Task directions:
Find the line that contains "Step 2, shift: input". Output it and every line after it to the end of the records, exactly as they appear.

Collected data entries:
From an optimization exercise on the open Yosys and OpenROAD flow, aimed at small area and a short achievable clock period; shortcuts taken in it are not production practice. The RTL was checked by simulation tests, not by an equivalence proof against the original design.

==> flow/design.v, too long to show whole: its modules and the start of the top module <==
// module dit_fft_8: 5105 lines
// module fa: 6 lines
// module ha: 6 lines
module dit_fft_8(clk,rst_n,in1r,in1i,in2r,in2i,in3r,in3i,in4r,in4i,in5r,in5i,in6r,in6i,in7r,in7i,in8r,in8i,y1r,y1i,y2r,y2i,y3r,y3i,y4r,y4i,y5r,y5i,y6r,y6i,y7r,y7i,y8r,y8i,write,start,ready);
  // ...
==> flow/flow/run.sh <==
#!/bin/bash
# The standard layout, with small buffers on the ports (timing repair
# upsizes the ones that need it). make's full output goes to make.log here;
# ORFS keeps each step's own log under orfs/logs.
set -euo pipefail
export BUFFER_PORTS_ARGS="-buffer_cell sky130_fd_sc_hd__buf_2"
bash standard.sh > make.log 2>&1
==> flow/standard.sh <==
#!/bin/bash
# synth_recipe.tcl (not shown) runs the flow's synth.tcl, then flattens the netlist and writes it again
# the make line also repeats each setting of config.mk as NAME=value (left out here)
make -C /OpenROAD-flow-scripts/flow DESIGN_CONFIG=/design/flow/config.mk WORK_HOME=/design/flow/orfs CLKGATE_MAP_FILE= SYNTH_SCRIPT=/design/flow/synth_recipe.tcl "${@:-finish}"
==> flow/config.mk <==
export PLATFORM = sky130hd
export DESIGN_NAME = dit_fft_8
export DESIGN_NICKNAME = dit_fft_8
export VERILOG_FILES = /design/flow/design.v
export SDC_FILE = /design/flow/constraint.sdc
export NUM_CORES = 4
export LEC_CHECK = 0
export CAP_MARGIN = 20
export CORE_MARGIN = 2
export CORE_UTILIZATION = 40
export SETUP_SLACK_MARGIN = 4.5
export SLEW_MARGIN = 20
export SYNTH_HIERARCHICAL = 1
==> flow/constraint.sdc <==
create_clock -name core_clock -period 10.0 [get_ports {clk}]
set_input_delay 2.0000 -clock core_clock [delete_from_list [all_inputs] [get_ports {clk}]]
set_output_delay 2.0000 -clock core_clock [all_outputs]
set_load 0.01 [all_outputs]
==> key figures, run 1 <==
Global route
  – Met2 Resource Use GR: 45.1%

Setup path
  – Peak per-stage delay on the critical path: roughly 0.4 ns
  – CP Launch Point: NE2i[5]
  – Worst EP required: about 8 ns
  – Slowest CP cell: edfxtp_1
  – CP startpoint kind: flip-flop
  – CP Depth: 12

STA
  – Setup_tns: 0 ns
  – Clk_skew: between 0.04 and 0.05 ns
  – WHS: 0.413 ns
  – Min Tclk post-route: between 5 and 6 ns

Final layout
  – Inverters excl. clock: between 1000 and 1500
  – Non-clock buffer share: under 10%
  – Dominant kind of cell: multi-input combinational cells
  – Final-layout clock-cell area share: 1.97%

Yosys
  – Synth Warn #: 7
  – Most used DFF post-synth: edfxtp_1
  – Seq/Total Area, Yosys: 21.9%
  – Unique masters post-synth: 74

Route
  – DR WL/cell: 24.2 um
  – DRC: 0
  – DR pass1 iterations: 5

Clocking
  – Num CTS Buffers: 58
  – Clock tree buffer depth: 3

Floorplanning
  – Die ar.: 0.178 mm2

Run status
  – Status: complete, no violations

Min path
  – Hold Crit Start: E2r[1]
==> run 2: changes to the inputs <==
--- a/flow/config.mk
+++ b/flow/config.mk
@@ -8,6 +8,6 @@
 export CAP_MARGIN = 20
 export CORE_MARGIN = 2
 export CORE_UTILIZATION = 40
-export SETUP_SLACK_MARGIN = 4.5
+export SETUP_SLACK_MARGIN = 3.0
 export SLEW_MARGIN = 20
 export SYNTH_HIERARCHICAL = 1
==> run 2 against run 1 <==
Still clean. Sequential cell count unchanged. Non-clock buffer count decreased by 642. Sequential share of layout area rose by 3.5 points. First-iteration DRC count fell by 4.2%. Worst setup slack lost 1.0 ns. Count of clock-buffer cells in the layout increased by 2. Synthesized cell count is the same. Clock skew grew 0.053 ns. Final cell count shrank 6.5%. Critical endpoint is now y3i[1].
==> key figures, run 2 <==
Global route
  – Total GRT Usage: 24.4% (was 26.2%)
  – Largest net degree at the start of global routing: 161 (was 136)
  – Initial antenna violation count: 6 (was 10)
  – First-pass GRT wire length: 321000 um (was 344000 um)
  – Vias in the first global route: 50000 (was 53800)
  – GRT overflow: 0 (unchanged)

Yosys
  – Async set-reset flop share out of synthesis: 0% (unchanged)
  – Seq cells post-synth: 509 (unchanged)
  – Mapped Area: 0.0697 mm2 (unchanged)
  – Post-synth top area share: 28.5% (unchanged)
  – Top-count cell post-synth: inv_1 (unchanged)
  – Leading area contributor after synthesis: fa_1 (unchanged)
  – Seq/Total Area, Yosys: 21.9% (unchanged)
  – Syn Area/Cell: 10.9 um2 (unchanged)
  – Most used DFF post-synth: edfxtp_1 (unchanged)
  – Synth cell count leaders: inv_1, fa_1, ha_1 (unchanged)
  – Top cells by area, synth: fa_1, edfxtp_1, ha_1 (unchanged)
  – EDFF count, synth: 506 (unchanged)
  – Synth Warn #: 7 (unchanged)
  – Post-synthesis cell count: 6395 (unchanged)
  – Unique masters post-synth: 74 (unchanged)

Setup path
  – CP Cell Sequence: inv_1 > ha_1 > nor3_1 > nand2_1 > nor4_1 > or4b_1 > nand3_2 > mux2i_1 > xnor2_1 > buf_2 (was inv_2 > ha_4 > inv_4 > ha_4 > nand4_1 > a221oi_4 > o21ai_2 > mux2_4 > nand2_8 > mux2i_4 > xor2_2 > buf_2)
  – Worst endpoint data arrival time: 4.75 ns (was 3.71 ns)
  – Worst R2R Setup Slack: 3.63 ns (was 4.34 ns)
  – RR Startpoint: O3r[8] (was O3r[5])
  – Worst R2R Path Depth: 18 (unchanged)
  – Crit. End Element: primary output (unchanged)
  – Slowest CP cell: xnor2_1 (was edfxtp_1)
  – R2r endpoint: NS3[14] (unchanged)
  – CP startpoint kind: flip-flop (unchanged)
  – Peak per-stage delay on the critical path: 0.87 ns (was 0.40 ns)
  – Worst EP required: 8.00 ns (about the same)
  – WS Path Type: reg2out (unchanged)
  – Max FO, Critical Path: 15 (was 7)

Final layout
  – Core Util, Final: 44.5% (was 54.2%)
  – Leading cell type in the layout, fill and taps excluded: inv_1 (unchanged)
  – Finished Layout Cells: 9287 (was 9931)
  – P&R area growth vs syn: 10.8% (was 35.0%)
  – Share of cells above drive strength 1: 10.9% (was 35.8%)
  – Most frequent cells in the layout: inv_1, fa_1, ha_1, buf_2, edfxtp_1 (was inv_1, fa_1, ha_1, buf_4, edfxtp_1)
  – Layout Nets: 9054 (was 9702)

Placement
  – Placer Congestion: 1.01 (was 0.955)
  – Post-DP HPWL: 192000 um (was 193000 um)
  – Inst Count DP: 9169 (was 9175)
  – Number of port buffers: 516 (unchanged)
  – Place WS: 2.67 ns (was 2.76 ns)

Min path
  – Worst Hold Path Cells: 0 (unchanged)
  – Hold Crit Start: E0i[0] (was E2r[1])
  – Hold WC Path Type: reg2reg (unchanged)
  – Hold path endpoint: NE0i[0] (was NE2r[1])

STA
  – Setup_tns: 0 ns (unchanged)
  – Final worst setup slack: 3.25 ns (was 4.29 ns)
  – Final Hold Viols: 0 (unchanged)
  – Final Max Slew Viols: 0 (unchanged)
  – Relative slew slack: 21.5% (was 18.2%)
  – RSZ-0062 raised after global routing: false (was true)
  – Achievable clock frequency: 148 MHz (was 175 MHz)
  – Min Tclk post-route: 6.75 ns (was 5.71 ns)
  – Clk_skew: 0.102 ns (was 0.0490 ns)
  – Worst Tran Pin Value: 1.17 ns (was 1.23 ns)
  – Final period util: 67.5% (was 57.1%)
  – # setup viols final: 0 (unchanged)

Floorplanning
  – Num rows: 153 (unchanged)
  – Die width: 421 um (unchanged)
  – Core region area: 0.173 mm2 (unchanged)
  – Die ar.: 0.178 mm2 (unchanged)
  – IO Pins: 517 (unchanged)
  – Initial cell density of the core: 40.2% (unchanged)
  – Die Y-Extent: 421 um (unchanged)

Clocking
  – Post-CTS Resized: 0 (was 911)
  – Clk sink count: 509 (unchanged)
  – Htree depth: 2 (unchanged)
  – CTS tree: yes (unchanged)
  – Hold Buf Count CTS: 0 (unchanged)
  – Num CTS Buffers: 60 (was 58)
  – Worst-Skew Late Latency: 0.74 ns (was 0.70 ns)
  – Post-CTS Setup Inserts: 0 (was 355)
  – Clock transition at path regs: 0.06 ns (was 0.07 ns)
  – Clock tree buffer depth: 3 (unchanged)
  – Clock root buffer: clkbuf_16 (unchanged)

Route
  – DR WL/cell: 23.5 um (was 24.2 um)
  – DR pass1 iterations: 5 (unchanged)
  – Total wire length: 218000 um (was 240000 um)
  – Final ANT Viol Nets: 0 (unchanged)
  – Initial DRC Count: 2922 (was 3049)
  – DRC: 0 (unchanged)
  – DR vias: 47600 (was 51600)
  – Vias per cell: 5.12 (was 5.19)

Run status
  – Status: complete, no violations (unchanged)

Flow run
  – MaxCap Viol Count: 0 (unchanged)
[run 2: worst max path at each step]
stage / startpoint / slack [ns] / end / cells past startpoint
after global placement: in4i[15] / 2.74 / O2i[14] / 14
after CTS: NE2i[6] / 3.29 / y3i[1] / 10
after floorplan: in2i[15] / 3.34 / O1i[15] / 17
final: NE2i[6] / 3.25 / y3i[1] / 10
after global routing: NE3i[1] / 3.13 / y8i[1] / 12
after detailed placement: in4i[15] / 2.67 / O2i[14] / 15
[run 2: critical path: cells and delay by family (launching register included)]
family | cells | cell delay (ns)
xor+xnor | 1 | 0.87
fa+ha+maj | 1 | 0.33
buf+inv | 2 | 0.36
flops | 1 | 0.43
mux | 1 | 0.27
simple gates | 5 | 1.78
[run 2: cell type report]
class,instances,area (um2)
tap,2325,2910
inverter,1424,5350
clock inverter,50,753
sequential,509,15300
antenna,4,10.0
fill,16500,96200
clock buffer,64,1520
multi-input combinational,4372,48600
timing repair buffer,539,2780
[run 2: routing by layer]
layer | vias to the layer above | GRT usage [%] | wire length [um]
li1 | 22000 | - | -
met1 | 24100 | 31.6 | 92200
met2 | 1223 | 41.5 | 105000
met3 | 287 | 2.74 | 9540
met4 | 6 | 10.4 | 11100
met5 | - | 0 | 41
[run 2: cells by family after synthesis]
group | share of synthesized area, %
fa+ha+maj | 44.6
buf+inv | 8.42
compound gates | 8.42
simple gates | 5.13
xor+xnor | 8.36
flops | 21.9
mux | 3.18
other cells | 0.00538
[run 2: through the flow]
step | hold WS [ns] | instance area (um2)
final | 0.410 | 77200
after global routing | 0.410 | 77200
after CTS | 0.398 | 77200
after detailed placement | 0.405 | 74900
after global placement | 0.401 | 74900
after floorplan | 0.400 | 69700
[run 2: per-module statistics from Yosys (local to each module, per instance)]
module,flip-flops and latches,cells inside,times used,cell area (um2)
fa,0,1,816,20.0
dit_fft_8,509,5393,1,51000
ha,0,1,186,12.5
==> run 3: changes to the inputs <==
--- a/flow/config.mk
+++ b/flow/config.mk
@@ -8,6 +8,6 @@
 export CAP_MARGIN = 20
 export CORE_MARGIN = 2
 export CORE_UTILIZATION = 40
-export SETUP_SLACK_MARGIN = 3.0
+export SETUP_SLACK_MARGIN = 4.0
 export SLEW_MARGIN = 20
 export SYNTH_HIERARCHICAL = 1
==> run 3 against run 2 <==
Wire length grew 1.2%. Non-clock buffer count grew 104.
==> key figures, run 3 <==
Final layout
  – Most frequent cells in the layout: inv_1, fa_1, ha_1, edfxtp_1, buf_2 (was inv_1, fa_1, ha_1, buf_2, edfxtp_1)
  – Fill cells: 16200 (was 16500)
  – Share of cells above drive strength 1: 15.7% (was 10.9%)
  – Layout Nets: 9166 (was 9054)
  – FF/Latch Area: 0.0153 mm2 (unchanged)
  – Multi-input gate area: 0.0510 mm2 (was 0.0486 mm2)
  – P&R area growth vs syn: 15.6% (was 10.8%)
  – Leading cell type in the layout, fill and taps excluded: inv_1 (unchanged)

Yosys
  – Top-count cell post-synth: inv_1 (unchanged)
  – Synth Warn #: 7 (unchanged)
  – Async set-reset flop share out of synthesis: 0% (unchanged)
  – Seq cells post-synth: 509 (unchanged)
  – Unique masters post-synth: 74 (unchanged)
  – Post-synth top area share: 28.5% (unchanged)
  – Leading area contributor after synthesis: fa_1 (unchanged)
  – EDFF count, synth: 506 (unchanged)
  – Top cells by area, synth: fa_1, edfxtp_1, ha_1 (unchanged)
  – Syn Area/Cell: 10.9 um2 (unchanged)
  – Synth cell count leaders: inv_1, fa_1, ha_1 (unchanged)
  – Post-synthesis cell count: 6395 (unchanged)
  – Most used DFF post-synth: edfxtp_1 (unchanged)
  – Seq/Total Area, Yosys: 21.9% (unchanged)
  – Mapped Area: 0.0697 mm2 (unchanged)

Clocking
  – Num CTS Buffers: 66 (was 60)
  – Htree depth: 3 (was 2)
  – Clock transition at path regs: 0.06 ns (about the same)
  – CTS tree: yes (unchanged)
  – Clk sink count: 509 (unchanged)
  – Worst-Skew Late Latency: 0.66 ns (was 0.74 ns)
  – Hold Buf Count CTS: 0 (unchanged)
  – Clock root buffer: clkbuf_16 (unchanged)
  – Clock tree buffer depth: 3 (unchanged)

Setup path
  – Worst EP required: 8.00 ns (about the same)
  – Worst R2R Path Depth: 16 (was 18)
  – RR Startpoint: O3i[15] (was O3r[8])
  – CP startpoint kind: flip-flop (unchanged)
  – Max FO, Critical Path: 12 (was 15)
  – R2r endpoint: ND3[15] (was NS3[14])
  – Peak per-stage delay on the critical path: 0.59 ns (was 0.87 ns)
  – Worst endpoint data arrival time: 3.97 ns (was 4.75 ns)
  – CP Cell Sequence: inv_1 > ha_1 > o21bai_1 > nor4b_4 > nor4_4 > a221oi_1 > nand3_4 > mux2i_1 > xnor2_2 > buf_2 (was inv_1 > ha_1 > nor3_1 > nand2_1 > nor4_1 > or4b_1 > nand3_2 > mux2i_1 > xnor2_1 > buf_2)
  – Worst path top cell family by delay: simple AND/OR/NAND/NOR gates (unchanged)
  – Worst R2R Setup Slack: 4.22 ns (was 3.63 ns)
  – Worst path buffer plus inverter count: 2 (unchanged)
  – Crit. End Element: primary output (unchanged)
  – WS Path Type: reg2out (unchanged)
  – Slowest CP cell: xnor2_2 (was xnor2_1)

Global route
  – Vias in the first global route: 50900 (was 50000)
  – GRT overflow: 0 (unchanged)
  – First-pass GRT wire length: 325000 um (was 321000 um)
  – Total GRT Usage: 24.7% (was 24.4%)
  – Initial antenna violation count: 14 (was 6)
  – Largest net degree at the start of global routing: 158 (was 161)

Route
  – Initial DRC Count: 2937 (was 2922)
  – Final ANT Viol Nets: 0 (unchanged)
  – Total wire length: 221000 um (was 218000 um)
  – Vias per cell: 5.14 (was 5.12)
  – DRC: 0 (unchanged)
  – DR pass1 iterations: 7 (was 5)
  – DR vias: 48300 (was 47600)
  – DR WL/cell: 23.5 um (about the same)

Floorplanning
  – Die ar.: 0.178 mm2 (unchanged)
  – Die width: 421 um (unchanged)
  – Num rows: 153 (unchanged)
  – Core region area: 0.173 mm2 (unchanged)
  – IO Pins: 517 (unchanged)
  – Initial cell density of the core: 40.2% (unchanged)
  – Die Y-Extent: 421 um (unchanged)

STA
  – Achievable clock frequency: 168 MHz (was 148 MHz)
  – Relative slew slack: 17.1% (was 21.5%)
  – Setup_tns: 0 ns (unchanged)
  – Final Hold Viols: 0 (unchanged)
  – Final worst setup slack: 4.03 ns (was 3.25 ns)
  – Final Max Slew Viols: 0 (unchanged)
  – WHS: 0.409 ns (was 0.410 ns)
  – Worst Tran Pin Value: 1.23 ns (was 1.17 ns)
  – Clk_skew: 0.0325 ns (was 0.102 ns)
  – Final period util: 59.7% (was 67.5%)
  – # setup viols final: 0 (unchanged)
  – Min Tclk post-route: 5.97 ns (was 6.75 ns)
  – RSZ-0062 raised after global routing: true (was false)

Min path
  – Hold path endpoint: NO0r[1] (was NE0i[0])
  – Hold Crit Start: O0r[1] (was E0i[0])
  – Hold WC Path Type: reg2reg (unchanged)
  – Worst Hold Path Cells: 0 (unchanged)

Run status
  – Status: complete, no violations (unchanged)

Placement
  – Post-DP HPWL: 191000 um (was 192000 um)
  – Placer Congestion: 1.04 (was 1.01)
  – Place WS: 2.86 ns (was 2.67 ns)
  – Number of port buffers: 516 (unchanged)

Flow run
  – MaxCap Viol Count: 0 (unchanged)
==> run 3: cell counts after synthesis <==
Identical to the previous run, type by type.
==> run 3: per-module statistics from Yosys, one instance, submodules excluded <==
module / flops+latches / cells inside / area (um2)
dit_fft_8: 509 / 5393 / 51000
ha: 0 / 1 / 12.5
fa: 0 / 1 / 20.0
==> run 3: final cells by class <==
| cell class | instances | area share, % |
|---|---|---|
| Multi-Input combinational cell | 4374 | 63.4 |
| Sequential cell | 509 | 18.9 |
| Inverter | 1424 | 6.65 |
| Timing Repair Buffer | 643 | 4.81 |
| Tap cell | 2325 | 3.61 |
| Clock buffer | 74 | 2.11 |
| Clock inverter | 43 | 0.471 |
| Antenna cell | 7 | 0.0218 |
==> run 3: layer usage <==
layer	vias up	GRT usage [%]	routed length, um
met5	-	0	13
met4	2	10.3	10900
met3	316	2.51	10100
met2	1315	42.4	108000
met1	24500	31.9	92100
li1	22200	-	-
==> run 3: worst max path at each step <==
stage | start | to | cells past startpoint
global route | in2i[15] | O2i[15] | 18
CTS | NO2r[5] | y7i[9] | 12
floorplan | rst_n | E0i[0] | 2
detailed placement | in5r[15] | E2r[15] | 16
global placement | in5r[15] | E2r[15] | 16
finish | NE2i[0] | y3i[1] | 10
==> run 3: timing repair <==
action                                  4_1_cts  5_1_grt
gates resized for setup                     109      202
pin swaps                                    14       33
endpoints found under the setup margin      209      196
buffers inserted                             32       70
cloned                                        0        6
==> run 3: logic make-up after synthesis <==
| family | share of synthesized area, % |
|---|---|
| DFF | 21.9 |
| and+or+nand+nor | 5.13 |
| adders and majority gates | 44.6 |
| muxes | 3.18 |
| AOI/OAI and AO/OA | 8.42 |
| buffers and inverters | 8.42 |
| other | 0.00538 |
| xor gates and xnor gates | 8.36 |
==> run 3: per-stage QoR <==
step | cell area (um2) | util, % | std cells
after CTS | 78800 | 45.4 | 9316
after floorplan | 70900 | - | 6402
after global routing | 80500 | 46.4 | 9394
final | 80500 | 46.4 | 9399
after detailed placement | 75800 | 43.7 | 9167
after global placement | 75800 | 43.7 | 9167

-- what the ideal ports hide --
How much do the figures lean on ideal ports? The routed layouts below were timed once more, with nothing changed but the port constraints. Step 1 (the two cells are an assumption about what drives the block):
set clk [get_ports {clk}]
set_driving_cell -lib_cell sky130_fd_sc_hd__clkbuf_16 $clk
set_driving_cell -lib_cell sky130_fd_sc_hd__buf_2 [delete_from_list [all_inputs] $clk]
Step 2, shift: input delay + t, output delay - t, t = (earliest + latest rising clock arrival at the registers) / 2. This alone moves slack from input paths to output paths. a / b / c = ideal / step 1 / step 2; a / b = the first two.
| run | t (ns) | setup WS [ns] | worst hold slack (ns) | cell pins on the clock port's net |
|---|---|---|---|---|
| run 1 | 0.759 | 4.286 / 4.209 / 3.708 | 0.413 / 0.413 / 0.413 | 1 |
| run 2 | 0.763 | 3.251 / 3.172 / 2.622 | 0.410 / 0.410 / 0.410 | 1 |
| run 3 | 0.728 | 4.031 / 3.950 / 3.403 | 0.409 / 0.409 / 0.409 | 1 |
After both steps setup and hold are still met in every run listed. The setup slack of run 2, which loses most, moves by -0.079 ns with the drivers and by -0.629 ns with both steps.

Task output:
Step 2, shift: input delay + t, output delay - t, t = (earliest + latest rising clock arrival at the registers) / 2. This alone moves slack from input paths to output paths. a / b / c = ideal / step 1 / step 2; a / b = the first two.
| run | t (ns) | setup WS [ns] | worst hold slack (ns) | cell pins on the clock port's net |
|---|---|---|---|---|
| run 1 | 0.759 | 4.286 / 4.209 / 3.708 | 0.413 / 0.413 / 0.413 | 1 |
| run 2 | 0.763 | 3.251 / 3.172 / 2.622 | 0.410 / 0.410 / 0.410 | 1 |
| run 3 | 0.728 | 4.031 / 3.950 / 3.403 | 0.409 / 0.409 / 0.409 | 1 |
After both steps setup and hold are still met in every run listed. The setup slack of run 2, which loses most, moves by -0.079 ns with the drivers and by -0.629 ns with both steps.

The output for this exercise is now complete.